Estoy orgullosa de la cicatriz de mi cesárea porque por ahí di vida

 

La quiero. La observo. Y me siento orgullosa de ella porque por ahí nacieron mis dos hijos. Por ahí di vida y amor.

Es la marca que señala un antes y un después. Es la marca que me hizo madre. Por ahí parí. Y hay que ser fuerte para soportar ese dolor y tener a un bebé en brazos. Yo sentí mucho dolor después de la cirugía. Porque la cesárea es una cirugía.

Temblaba cuando me llevaron a pabellón. Sentía miedo. Frío. Náuseas. Recuerdo que vomité y el anestesista intentaba calmarme.

No es fácil pasar por una cesárea. Menos por dos. Pero vale la pena. A través de ella surgió la vida y lo que más quiero en este mundo, mis niños adorados.

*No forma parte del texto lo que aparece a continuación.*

$ cat src/hw/rtl/hbm_pkg.sv
`timescale 1ns / 1ps

package hbm_pkg;

  // Fixed field widths of the block's ports and registers.
  localparam int HW  = 16;  // height sample width
  localparam int KW  = 12;  // softness register width
  localparam int FW  = 13;  // blend factor register width
  localparam int MDW = 4;   // blend mode register width

  // Blend mode codes.
  localparam logic [MDW-1:0] MODE_MIX     = 4'd0;
  localparam logic [MDW-1:0] MODE_ADD     = 4'd1;
  localparam logic [MDW-1:0] MODE_SUB     = 4'd2;
  localparam logic [MDW-1:0] MODE_MUL     = 4'd3;
  localparam logic [MDW-1:0] MODE_MIN     = 4'd4;
  localparam logic [MDW-1:0] MODE_MAX     = 4'd5;
  localparam logic [MDW-1:0] MODE_SMIN    = 4'd6;
  localparam logic [MDW-1:0] MODE_SMAX    = 4'd7;
  localparam logic [MDW-1:0] MODE_OVERLAY = 4'd8;
  localparam logic [MDW-1:0] MODE_SCREEN  = 4'd9;
  localparam logic [MDW-1:0] MODE_DIFF    = 4'd10;

  // Configuration register indexes.
  localparam logic [1:0] REG_MODE   = 2'd0;
  localparam logic [1:0] REG_FACTOR = 2'd1;
  localparam logic [1:0] REG_SOFT   = 2'd2;
  localparam logic [1:0] REG_MASK   = 2'd3;

  localparam logic [KW-1:0] SOFT_RESET   = 12'd410;
  localparam logic [FW-1:0] FACTOR_RESET = 13'd2048;

endpackage

$ cat src/hw/rtl/hbm_div_step.sv
`timescale 1ns / 1ps

// One restoring division step: tries to subtract the divisor shifted by SH
// and sets quotient bit SH when it fits.
module hbm_div_step import hbm_pkg::*; #(
  parameter int FB = 12,
  parameter int SH = 0
) (
  input  logic                clk,
  input  logic                en,
  input  logic [KW:0]         dv,
  input  logic [FB+KW:0]      rem_in,
  input  logic [FB-1:0]       q_in,
  output logic [FB+KW:0]      rem_out,
  output logic [FB-1:0]       q_out
);

  localparam int RMW = FB + KW + 1;

  logic [RMW-1:0] trial;
  logic           fits;
  logic [RMW-1:0] rem_next;
  logic [FB-1:0]  q_next;

  always_comb begin
    trial    = RMW'(dv) << SH;
    fits     = rem_in >= trial;
    rem_next = fits ? rem_in - trial : rem_in;
    q_next   = q_in;
    q_next[SH] = fits;
  end

  always_ff @(posedge clk) begin
    if (en) begin
      rem_out <= rem_next;
      q_out   <= q_next;
    end
  end

endmodule

$ cat config.mk
export PLATFORM = sky130hd
export DESIGN_NAME = hbm_div_step
export DESIGN_NICKNAME = d
export VERILOG_FILES = /design/src/hw/rtl/hbm_pkg.sv /design/src/hw/rtl/hbm_div_step.sv
export SDC_FILE = /design/constraint.sdc
export NUM_CORES = 1
export LEC_CHECK = 0
export BUFFER_PORTS_ARGS = -buffer_cell sky130_fd_sc_hd__buf_2
export CAP_MARGIN = 30
export CELL_PAD_IN_SITES_DETAIL_PLACEMENT = 0
export CELL_PAD_IN_SITES_GLOBAL_PLACEMENT = 1
export CORE_ASPECT_RATIO = 0.9
export CORE_UTILIZATION = 33
export DETAILED_ROUTE_END_ITERATION = 16
export GPL_ROUTABILITY_DRIVEN = 0
export HOLD_SLACK_MARGIN = 0.1
export PLACE_DENSITY_LB_ADDON = 0.1
export SLEW_MARGIN = 20
export SYNTH_ARGS = -nofsm -noshare
export SYNTH_HDL_FRONTEND = slang
export SYNTH_SLANG_ARGS = --single-unit
$ cat constraint.sdc
create_clock -name clk -period 2.2 [get_ports clk]
set_input_delay 0.33 -clock clk [delete_from_list [all_inputs] [get_ports clk]]
set_output_delay 0.33 -clock clk [all_outputs]
set_load 0.005 [all_outputs]
==> results of run 1 <==
worst min-delay path by stage:
stage	slack [ps]	endpoint	depth (start not counted)	start
after floorplan	430	q_out[10]$_DFFE_PP_	0	q_in[10]
after CTS	200	q_out[9]$_DFFE_PP_	1	q_in[9]
after global placement	510	q_out[3]$_DFFE_PP_	1	q_in[3]
final	220	q_out[3]$_DFFE_PP_	1	q_in[3]
after global routing	200	q_out[10]$_DFFE_PP_	1	q_in[10]
after detailed placement	510	q_out[3]$_DFFE_PP_	1	q_in[3]
cells in the mapped netlist (2+ instances only):
master / n / area share [%]
a21oi_1: 19 / 4.3
nand4_1: 8 / 2.2
edfxtp_1: 37 / 50
nand4b_1: 2 / 0.78
nand3_1: 4 / 0.90
xor2_1: 5 / 2.0
ha_1: 13 / 7.3
nor2_1: 25 / 4.2
nand2b_1: 3 / 0.84
or3_1: 3 / 0.84
inv_1: 16 / 2.7
o21a_1: 2 / 0.67
buf_6: 2 / 1.0
mux2_2: 3 / 1.5
o21ai_0: 5 / 1.1
xnor2_1: 16 / 6.3
or4_4: 3 / 1.5
nor3_1: 7 / 1.6
o211ai_1: 4 / 1.3
nand2_1: 7 / 1.2
cell type report:
class                           count  area [um2]  share of cell area (%)
Tap cell                           90         113                    3.46
Clock buffer                        6        72.6                    2.23
Clock inverter                      2        10.0                   0.307
Multi-Input combinational cell    147        1050                    32.3
Inverter                           16        60.1                    1.84
Sequential cell                    37        1110                    34.1
Timing Repair Buffer              139         838                    25.7
what timing repair did:
| action | CTS | global route |
|---|---|---|
| setup buffers | 0 | 6 |
| endpoints found under the hold margin | 0 | 0 |
| gates resized for setup | 0 | 3 |
| setup endpoints to repair | 0 | 19 |
sequential cells by signal, indices dropped and copies added (netlist names):
| signal | count |
|---|---|
| q_out | 12 |
| rem_out | 25 |
power breakdown:
part           leakage, nW  switching, mW  internal, mW  total, mW
Combinational         1.07          0.228         0.263      0.491
Clock               0.0450          0.247         0.220      0.467
Sequential           0.362         0.0165         0.872      0.888
critical path, delay by kind of cell:
family,cells,cell delay (ps)
AND/OR/NAND/NOR,3,1280
multiplexers,1,320
buffers and inverters,2,260
layer usage:
metal	routed length [um]	vias up	GRT usage, %
met5	0	-	0
met4	32	0	4.84
met3	314	3	4.11
met2	2390	59	25.5
met1	2720	909	22.3
li1	-	1037	-
kinds of logic (layout without fill, tap and decap cells):
family	after synthesis	count (layout)	share of synthesized area, %
buf+inv	19	163	3.92
xor+xnor	21	21	8.23
fa+ha+maj	14	14	8.17
mux	3	3	1.51
flops	37	37	49.7
compound gates	39	39	10.6
simple gates	70	70	17.8
metrics by stage:
step | hold slack [ps] | cell area (um2)
2_1_floorplan | 429 | 2230
3_3_place_gp | 507 | 3110
3_5_place_dp | 508 | 3110
4_1_cts | 204 | 3200
5_1_grt | 203 | 3260
6_report | 219 | 3260
==> results.cfg, run 1 <==
[worst_setup_path]
slowest_delay_ps = 560
cpMostUsedCell = or4_4
cp-start-kind = input pin
crit_slowest_cell = or4_4
endpoint = rem_out[3]$_DFFE_PP_
worst-setup-path-type = in2reg
crit_fanout = 8
critPathCaptureType = flop
crit_path_cell_trace = buf_2, or4_4, or4_4, nand3_4, buf_4, mux2_2
crit_start = rem_in[15]
worstPathRequired_ps = 2250
critical_path_arrival_ps = 2190

[detailed_routing]
wl_per_cell_um = 12.5
first_pass_iters = 4
routed_via_density = 4.59
drt_iter0_markers = 86
route.detailed.drc = 0
wirelength_um = 5460
antenna_left = 0
via_count = 2008

[floorplan]
dieArea_mm2 = 0.00710
die_y_um = 80.1
die_x_um = 88.7
start_util_pct = 34.1
io_pins = 89
num_rows = 28
fp.coreArea_mm2 = 0.00655

[timing]
setup_viol = 0
worstMarginPinSlew_ps = 499
setup_tns_ps = 0
drv_slew = 0
period_needed_ps = 2150
rsz0062_at_grt = no
max_freq_mhz = 466
worst_slack_ps = 52.3
finalHoldViolations = 0
slew_headroom_pct = 66.7
finalCritPeriodShare_pct = 97.6

[pwr]
ir_drop_mv = 0.233
finalPower_mw = 1.85
power.density_mw_per_mm2 = 567
p_leak_nw = 1.48

[finish]
fin_util_pct = 49.7
drive_gt1_share_pct = 45.8
layout_common_cells = buf_2 (87), buf_4 (51), edfxtp_1 (37)
instances_no_fill = 437
n_fill_cell = 648
syn_to_final_growth_pct = 45.7
diodes = 0
finalNetCount = 412
layout_commonest_cell = buf_2

[clock_network]
clkTransAtPathRegs_ps = 80
cts_tree = built
cts_buffers = 5
clockBufferDepth = 2
cts.htree.levels = 2
cts.sinks = 37
clockRootBuffer = clkbuf_8
cts_hold_buf = 0

[synth]
synth-seq-cells = 37
async_flop_share_pct = 0
syn_nets = 269
ys_seq_area_share_pct = 49.7
synth_flop_cell = edfxtp_1
synth.distinct_cells = 39
synth-edff-count = 37
yosysWarnings = 0
syn_area_mm2 = 0.00223
synth_cells = 203
synth.avg_cell_area_um2 = 11.0

[placement]
portBuffers = 87
place_ws_ps = -296
dp_hpwl_um = 4270
post-place-cells = 423

[job]
max_cap_viol_count = 0

[global_route]
antenna_found_initial = 0
grt_max_degree = 38
grt-ovfl-total = 0
grt_pass1_wl_um = 8840
grt_pass1_vias = 1921
track_usage_pct = 16.4

[outcome]
status = finished clean

[min_path]
hp-class = in2reg
Power figures use the tool's default switching activity.
==> inputs of run 2 (changes only) <==
--- a/config.mk
+++ b/config.mk
@@ -15,6 +15,7 @@
 export GPL_ROUTABILITY_DRIVEN = 0
 export HOLD_SLACK_MARGIN = 0.1
 export PLACE_DENSITY_LB_ADDON = 0.1
+export REMOVE_ABC_BUFFERS = 1
 export SLEW_MARGIN = 20
 export SYNTH_ARGS = -nofsm -noshare
 export SYNTH_HDL_FRONTEND = slang
==> run 2 against run 1 <==
Highest routed layer unchanged. Maximum frequency up 0.90%. Critical path type unchanged. Combinational power down 3%. Largest cell class unchanged. First-iteration DRC count down 33%. Cell count down 2.3%.
==> results.cfg, run 2 (synthesis results as in run 1) <==
[pwr]
ir_drop_mv = 0.201
power_frac_seq_pct = 48.2
p_switching_mw = 0.501
p_int_mw = 1.34
switching_share_pct = 27.2
p_leak_nw = 1.44
combPwrFrac_pct = 25.7
finalPower_mw = 1.84
p_clk_share_pct = 26.1
power.density_mw_per_mm2 = 579

[timing]
fin_hold_ws_ps = 212
worstMarginPinSlew_ps = 379
slew_headroom_pct = 74.7
setup_viol = 0
setup_tns_ps = 0
period_needed_ps = 2130
rsz0062_at_grt = no
finalCritPeriodShare_pct = 96.8
drv_slew = 0
finalHoldViolations = 0
max_freq_mhz = 470

[placement]
portBuffers = 87
place_area_mm2 = 0.00308
dp_hpwl_um = 4100
post-place-cells = 417

[detailed_routing]
wirelength_um = 5290
drt_iter0_markers = 58
wl_per_cell_um = 12.4
first_pass_iters = 4
antenna_left = 0
via_count = 1950
routed_via_density = 4.57
route.detailed.drc = 0

[global_route]
grt_pass1_wl_um = 8400
grt_pass1_vias = 1812
grt_max_degree = 28
use_met2_pct = 24.2
grt-ovfl-total = 0
grt_most_used_layer = met2
use_met1_pct = 21.4
antenna_found_initial = 0
track_usage_pct = 15.8
met3_usage_pct = 3.60

[finish]
finalNetCount = 402
layout_commonest_cell = buf_2
largest_reg_flops = 25
instances_no_fill = 427
layout_common_cells = buf_2 (87), buf_4 (40), edfxtp_1 (37)
diodes = 0
reg_top3 = rem_out x25, q_out x12
stdcell_area_mm2 = 0.00318
drive_gt1_share_pct = 43.3
regMostFlops = rem_out
syn_to_final_growth_pct = 42.4

[outcome]
status = finished clean

[worst_setup_path]
worstPathRequired_ps = 2240
worst-setup-path-type = in2reg
cp-start-kind = input pin
critPathCaptureType = flop
critical_path_arrival_ps = 2170
crit_fanout = 20

[floorplan]
io_pins = 89
num_rows = 28
die_y_um = 80.1
dieArea_mm2 = 0.00710
fp.coreArea_mm2 = 0.00655
die_x_um = 88.7
start_util_pct = 34.1

[clock_network]
cts_tree = built
clockBufferDepth = 2
clockRootBuffer = clkbuf_8
cts.htree.levels = 2
cts.sinks = 37
cts_buffers = 5
clkTransAtPathRegs_ps = 70

[min_path]
hp-class = in2reg

[job]
max_cap_viol_count = 0
[run 2: worst max-delay path, cell delays in order]
cell and delay, ps:
buf_2 80, inv_1 30, ha_1 320, a21o_1 200, a211o_1 300, o211ai_1 320, nand3_4 120, buf_12 170
buf_4 150, nor2_1 80, a21oi_1 50
[run 2: power by group through the flow]
stage / clock [mW] / sequential [mW] / combinational (mW)
floorplan: 0 / 0.919 / 0.207
global placement: 0 / 0.903 / 0.472
detailed placement: 0 / 0.903 / 0.471
CTS: 0.500 / 0.889 / 0.476
global route: 0.534 / 0.898 / 0.531
finish: 0.481 / 0.887 / 0.474
[run 2: metal layers]
| layer | vias to the layer above | part of all wire (%) |
|---|---|---|
| met5 | - | 0 |
| met4 | 0 | 1.4 |
| met3 | 8 | 6.2 |
| met2 | 63 | 43 |
| met1 | 864 | 49 |
| li1 | 1015 | - |
[run 2: area by class of cell]
class,count,area (um2)
Sequential cell,37,1110
Fill cell,651,3370
Tap cell,90,113
Timing Repair Buffer,129,776
Clock buffer,5,68.8
Inverter,16,60.1
Clock inverter,3,17.5
Multi-Input combinational cell,147,1040
[run 2: final timing paths]
path                  from                    to  cells past startpoint
setup / recovery     dv[4]  rem_out[2]$_DFFE_PP_                     11
hold / removal    q_in[11]   q_out[11]$_DFFE_PP_                      1
[run 2: metrics by stage]
step                util, %  setup slack, ps
floorplan                 -             -136
global placement       47.0             -269
detailed placement     47.0             -292
CTS                    48.3             31.5
global route           48.6             2.29
finish                 48.6             71.4
[run 2: timing repair]
action / 4_1_cts / 5_1_grt
gates resized for setup: 0 / 0
endpoints found under the setup margin: 0 / 9
buffers inserted: 0 / 2
hold endpoints to repair: 0 / 0
hold buffers: 0 / 0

Yo no escondo mi cesárea. Yo no me avergüenzo de ella. Ahí está mi cicatriz que dio vida. Junto a ella un rollito que no se va. Pero no me importa. Todo valió la pena, por ellos, mis pequeños tesoros. Que nunca nadie te diga que una cesárea no es parir porque claro que es un parto, es parir y es dar vida con infinito amor.